アイティ・メリの睡眠はまるで不具合のようだ。彼女の自覚する眠気には予兆がなく、またその訪れは昼夜を問わない。そして一度眠ればその眠りは深く、長い。
技術者たちの言うことには、それはプログラムに基づく訴求であり実務的な必要に駆られてのものでもあるという。
「ウチの神機様は欠陥品ってことかあ?」
「仕様のようなものだ。運用には問題ないし、むしろ最適な挙動と言えるだろうよ」
軽口に冷たい苛立ちを返されて、バウロは肩をすくめた。いわく、"母艦という特性上その巨体の機能を維持するには複数の副電脳を備えておりそれぞれが独立して複雑な活動を行なっており"、"本体であるところの人格を備えた主電脳、つまりマザー自身が眠っている間に彼女の体内の各種の器官はより活発な電算処理に勤しんでいる"。
「まぁ身動きが取りやすくて助かるってもんだがよ」
「……」
それにしたって10日目である。一週間ていど眠りにつくのはよくある話ではあるが、今回は特に長い。モニタリング上は特に異常はないという技術班の見解を確認すると、バウロはああそう、と言い残して諸々の計器が息づく部屋を出た。

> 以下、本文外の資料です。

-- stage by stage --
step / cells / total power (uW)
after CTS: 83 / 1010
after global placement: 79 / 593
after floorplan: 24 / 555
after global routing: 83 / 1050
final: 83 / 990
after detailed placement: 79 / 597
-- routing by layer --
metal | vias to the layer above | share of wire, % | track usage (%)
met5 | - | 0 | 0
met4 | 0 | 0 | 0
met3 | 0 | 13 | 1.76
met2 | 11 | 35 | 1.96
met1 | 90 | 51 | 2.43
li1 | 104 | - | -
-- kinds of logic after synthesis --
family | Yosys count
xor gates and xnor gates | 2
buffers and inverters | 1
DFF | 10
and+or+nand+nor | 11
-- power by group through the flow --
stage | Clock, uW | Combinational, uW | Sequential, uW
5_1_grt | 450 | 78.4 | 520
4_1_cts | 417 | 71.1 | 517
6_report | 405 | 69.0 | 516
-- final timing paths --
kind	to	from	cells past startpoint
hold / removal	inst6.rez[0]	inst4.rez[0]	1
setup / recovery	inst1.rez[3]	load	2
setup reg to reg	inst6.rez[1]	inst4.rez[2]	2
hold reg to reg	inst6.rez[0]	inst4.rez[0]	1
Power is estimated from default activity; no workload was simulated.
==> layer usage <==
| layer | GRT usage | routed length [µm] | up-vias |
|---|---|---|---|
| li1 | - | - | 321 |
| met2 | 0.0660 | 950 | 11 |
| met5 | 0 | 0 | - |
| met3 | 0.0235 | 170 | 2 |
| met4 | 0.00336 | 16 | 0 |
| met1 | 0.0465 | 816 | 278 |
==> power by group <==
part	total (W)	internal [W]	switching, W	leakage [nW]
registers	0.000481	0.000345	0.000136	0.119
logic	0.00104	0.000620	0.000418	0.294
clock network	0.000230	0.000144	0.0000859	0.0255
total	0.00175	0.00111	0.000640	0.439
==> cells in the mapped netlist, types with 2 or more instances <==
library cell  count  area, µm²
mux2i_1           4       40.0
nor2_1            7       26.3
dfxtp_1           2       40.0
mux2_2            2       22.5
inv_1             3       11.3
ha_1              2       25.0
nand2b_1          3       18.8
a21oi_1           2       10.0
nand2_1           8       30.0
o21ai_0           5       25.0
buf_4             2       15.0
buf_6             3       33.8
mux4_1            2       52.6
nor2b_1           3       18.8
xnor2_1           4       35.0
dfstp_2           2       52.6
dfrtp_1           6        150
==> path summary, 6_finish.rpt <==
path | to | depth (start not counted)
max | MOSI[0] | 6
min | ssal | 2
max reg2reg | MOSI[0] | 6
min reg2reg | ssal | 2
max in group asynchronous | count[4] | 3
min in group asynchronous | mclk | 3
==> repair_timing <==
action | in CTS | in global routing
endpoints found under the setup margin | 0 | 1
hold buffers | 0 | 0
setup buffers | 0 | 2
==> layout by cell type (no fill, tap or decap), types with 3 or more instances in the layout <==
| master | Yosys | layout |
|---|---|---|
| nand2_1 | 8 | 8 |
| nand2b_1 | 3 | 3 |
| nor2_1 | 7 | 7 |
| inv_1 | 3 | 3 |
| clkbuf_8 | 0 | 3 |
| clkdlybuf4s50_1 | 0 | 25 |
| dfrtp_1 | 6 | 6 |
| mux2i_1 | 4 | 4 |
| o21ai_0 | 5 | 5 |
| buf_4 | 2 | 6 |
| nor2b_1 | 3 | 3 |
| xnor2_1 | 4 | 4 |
--- flow/config.mk ---
export PLATFORM = sky130hd
export DESIGN_NAME = Calculator
export DESIGN_NICKNAME = Calculator
export VERILOG_FILES = /design/flow/design.v
export SDC_FILE = /design/flow/constraint.sdc
export NUM_CORES = 4
export LEC_CHECK = 1
export CORE_AREA = 10 10 88 88
export DIE_AREA = 0 0 98 98
--- flow/constraint.sdc ---
current_design Calculator

set clk_period 6.5
set clk_io_pct 0.2

create_clock -name clk0 -period $clk_period

set non_clock_inputs [all_inputs -no_clocks]
set_input_delay [expr $clk_period * $clk_io_pct] -clock clk0 $non_clock_inputs
set_output_delay [expr $clk_period * $clk_io_pct] -clock clk0 [all_outputs]
--- flow/run.sh ---
#!/bin/bash
# OpenROAD 26Q1-2900-gdf79404cd8, Yosys 0.63+post, stock flow scripts
make -C /OpenROAD-flow-scripts/flow DESIGN_CONFIG=/design/flow/config.mk WORK_HOME=/design/flow/orfs finish
--- flow/design.v ---
`timescale 1ns / 1ps
module Calculator (
    input [3:0] A,     
    input [3:0] B,     
    input [1:0] op,    
    output [7:0] result  
);
    reg [7:0] result_temp;
    integer i;
    always @(*) begin
        case (op)
            2'b00: result_temp = A + B;   
            2'b01: result_temp = A - B;   
            2'b10: result_temp = A*B;
            2'b11: result_temp = A / B;  
            default: result_temp = 8'b00000000;
        endcase
    end
    assign result = result_temp;
endmodule
==> CHANGELOG.md <==
### Implementation results

- FILL cells: 478
- PortBufs: 18
- Cell total in the yosys stat output: around 290
- Final Hold Violation Tally: 0
- Die H: between 90 and 100 um
- Max-area cell share: 26.9%
- Cts hold-fix bufs: 0
- Total Wirelength: between 6000 and 7000 um
- Area leader, netlist: ha_1
- Internal: around 240 uW
- Die width: slightly below 100 um
- Synth Instances: slightly below 300
- Max-cap viol count: 0
- Total net switching power: approximately 190 uW
- Hold path start: B[0]
- Critical path class: input port to output pin
- Vias: 2,468
- Antenna Nets Post-Route: 0
- Peak per-stage delay on the critical path: 0.37 ns
- Slowest-stage cell, CP: a311o_2
- Final min period: 9.33 ns
- Mean Syn Cell Area: about 7.9 um^2
- Pre-Repair DR Iteration Count: 4
- Distinct lib cells: 63
- Final Max Tran Viols: 0
- WHS: 3.34 ns
- Yosys stat chip area: 2280 um^2
- FP Rows: 28
- Status: complete, but fails checks
- Pwr Density: about 120 nW/um^2
- Area grow syn2layout: 60.0%
- CP Launch Type: input port
- Crit path DAT: 8.03 ns
- Flop pwr share: 0%
- Initial DRC Count: between 100 and 150
- Worst vdd ir: ~0.09 mV
- Setup total negative slack: -5.95 ns
- Slew at the pin closest to its max-slew limit: 0.717 ns
- Period Utilization, post-route: 144%
- Routed WL per cell: around 13 um
- Critical Path Most Common Cell: a21oi_2
- Chip Area: 9600 um^2
- Overall routing resource usage: approximately 13%
- Floorplan utilization: 38.5%
- Cell area after layout: 3640 um^2
- Comb pwr share: ~100%
- YS warnings: 1
- Failing checks: negative setup slack
- Max Freq: 107 MHz
- DRC errors left: 0
- Largest net degree at the start of global routing: 22
- Main area contributors: ha_1, fa_1, nor2_1
- Post-layout util: about 62%
- GP Congestion: just under 0.9
- Crit. End Element: output pin
- Most common cell in the synthesized netlist: ha_1
- DP Wirelength: between 5000 and 6000 um
- Gr ovfl total: 0
- # setup viols final: 3
- Ratio of routed vias to standard cells: 5.08
- Placed Area: between 3000 and 4000 um^2
- Worst hold path cell count: 7
- Post-Syn Area: about 2300 um^2
- Min-delay worst type: input port to output pin
- Synth top cells by count: ha_1, nor2_1, inv_1
- Number of global-route vias before repair: between 2,000 and 2,500
- Sequential Area: 0 um^2
- Layout clock buffers: 0
- CP Data Required Time: ~5.2 ns
- Final Worst Setup Slack: -2.83 ns
- Core area: between 5000 and 6000 um^2
- Top Ports: 18
- Net Sw Frac: around 44%
- N_diodes: 0
- Crit Path Max Fanout: 6
- Setup repair after global routing missed its margin: yes
- P_leak: around 1.8 nW
- Count of tool warnings: 42
- Hold path endpoint: result[0]
- Share of cells above drive strength 1: between 40 and 50%
- First-pass GRT wire length: roughly 11,000 um
- Sequential share of the synthesized area: 0%
- Initial antenna violation count: 0
- Clock power frac: 0%
- Seq cells: 0
- Max_slew headroom: 52.1%
==> power by group through the flow <==
| stage | registers (mW) | logic (mW) | clock network [mW] |
|---|---|---|---|
| after CTS | 0 | 0.401 | 0 |
| final | 0 | 0.425 | 0 |
| after global routing | 0 | 0.470 | 0 |
==> kinds of logic after synthesis <==
logic type / synth area share, %
other: 0.165
muxes: 3.57
AOI/OAI and AO/OA: 29.7
adders and majority gates: 32.2
xor gates and xnor gates: 6.76
buffers and inverters: 5.71
and+or+nand+nor: 21.9
==> final cells by class <==
class	instances	area (um^2)	area share [%]
well taps	75	93.8	2.58
repair buffers	125	981	26.9
multi-input cells	260	2460	67.5
inverters	26	108	2.95
==> worst max-delay path: cells and delay by family <==
family                   cells  cell delay (ns)
buffers and inverters        8             0.82
AND-OR/OR-AND               18             2.97
AND/OR/NAND/NOR              7             0.81
adder cells (fa/ha/maj)      6             1.61
multiplexers                 2             0.49
==> routing by layer <==
layer  wire [um]  vias up  share of wire, %  track usage [%]
met5           0        -                 0                0
met4           6        0             0.092            0.224
met3         178        2               2.7            0.569
met2        2980       30                46             22.3
met1        3360     1136                51             20.0
li1            -     1300                 -                -
==> repair_timing <==
action | in CTS | in global routing
hold endpoints to repair | 0 | 0
setup endpoints to repair | 4 | 6
gates resized | 44 | 10
buffers inserted | 29 | 4
pin swaps | 28 | 22
==> stage by stage <==
step	power, mW	setup WS (ns)	std cells
5_1_grt	0.470	-3.28	486
4_1_cts	0.401	-2.97	482
3_3_place_gp	0.346	-3.77	453
6_report	0.425	-2.83	486
2_1_floorplan	0.217	-2.96	292
3_5_place_dp	0.348	-3.83	453
==> cell usage in the layout, fill, tap and decap left out, types with 5 or more instances in the layout <==
master and n:
a21o_1 6, a21oi_1 9, a21oi_2 7, buf_4 107
clkdlybuf4s50_1 13, fa_1 6, ha_1 39, ha_4 10
inv_1 23, nand2_1 22, nand2b_1 5, nor2_1 25
nor3_1 8, o211ai_1 6, o21a_1 8, o21ai_0 8
xnor2_1 9, xor2_1 6
==> worst max path at each step <==
stage | endpoint | cells past startpoint | slack (ns) | start
final | result[0] | 41 | -2.83 | B[0]
after CTS | result[0] | 44 | -2.97 | B[0]
after global routing | result[0] | 44 | -3.28 | B[0]
No activity file was given, so power comes from the tool's default toggle rates.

豪奢な寝台は硬すぎず柔らかすぎず、夜着は高品質で肌触りの良いものを。暑くも寒くもない室温を整えて、湿度管理も完璧に。快適な眠りに必要なものが揃った巣穴の窓を覆うカーテンは夜の海を漂う光を遮って波打っている。
単眼の女は安らかにその寝具の中に埋もれていた。薄闇の中でバウロ・クルクスは目を細める。すうすうと規則正しい寝息に上下する胸は白く、たっぷりと重そうにたゆたう。みるたびに少しずつ姿勢を変えてはいるが概ね変わり映えのない寝姿である。そっと閉じた瞼と豊かな唇の前に手のひらをかざし、戯れに空気を揺らしてもみる。
「……!」
まだ目覚めないのならばもう少しこの近辺で遊んでおくか、と物騒な思索を巡らせていると、不意に胴体を締め上げられる感触がした。突然の脅威に悲鳴を噛み殺しただけ上出来だ。
「……ママ、起こしちゃったかい?」
「坊や。」
ぱち、ぱち、と緩慢な瞬きの気配がした。胴に絡みついていた触腕は眠たげに弛み、言わば寝ぼけている状態からのように見える。それで締め殺されてはたまったものではないが。
「起こしてごめんね、まだ夜だよ」
「夜」
カーテンの向こうの真夜中の気配が見えただろうか。そのようですね、とのんびりと頷く声も端から崩れていくようだ。
「もう少し休んでいなよ。疲れているんだろう」
「坊やはまだ眠らないのですか?」
ほどけていきそうだった触腕がしぶとくコートの裾と一方の腕を掴んでいる。
「うん。もう少しやっておきたいことがあるからね」
「坊やは働きものですね。でもちゃんと休まないといけませんよ」
そう言いながら、コートの端と腕に絡んだままの腕(あるいは脚)はバウロを寝台に引っ張り込むような挙動を見せている。
「ママ……」
内心だけで舌打ちを済ませ、バウロはこの危機を回避するための文言を探した。化け物と同衾するなんざ御免極まりない。
「大丈夫、大丈夫ですよ、坊や。きっと、今に……」
そうする間に、本能に等しい睡魔に負けた彼女の声は寝息へと収束していった。コートの端からも腕が離れる。安らかな呼吸はもはや脅威ではないが、未だ腕に絡みついていた腕は未練がましく手を握っていた。
「……めんどくせぇ」
呻いた言葉こそほんのため息、ほとんどが音声にはならなかったようなものだったが、バウロは心の底から眉を顰めた。ベッドサイドにあった蓋つきのもの入れを脚で引き寄せる。この触手はもしかすると睡眠下でも動くという機能の一部なのであろうか、などと思いながら、その力が緩むまでと心を決めながら、バウロは静謐の寝室で腰を下ろした。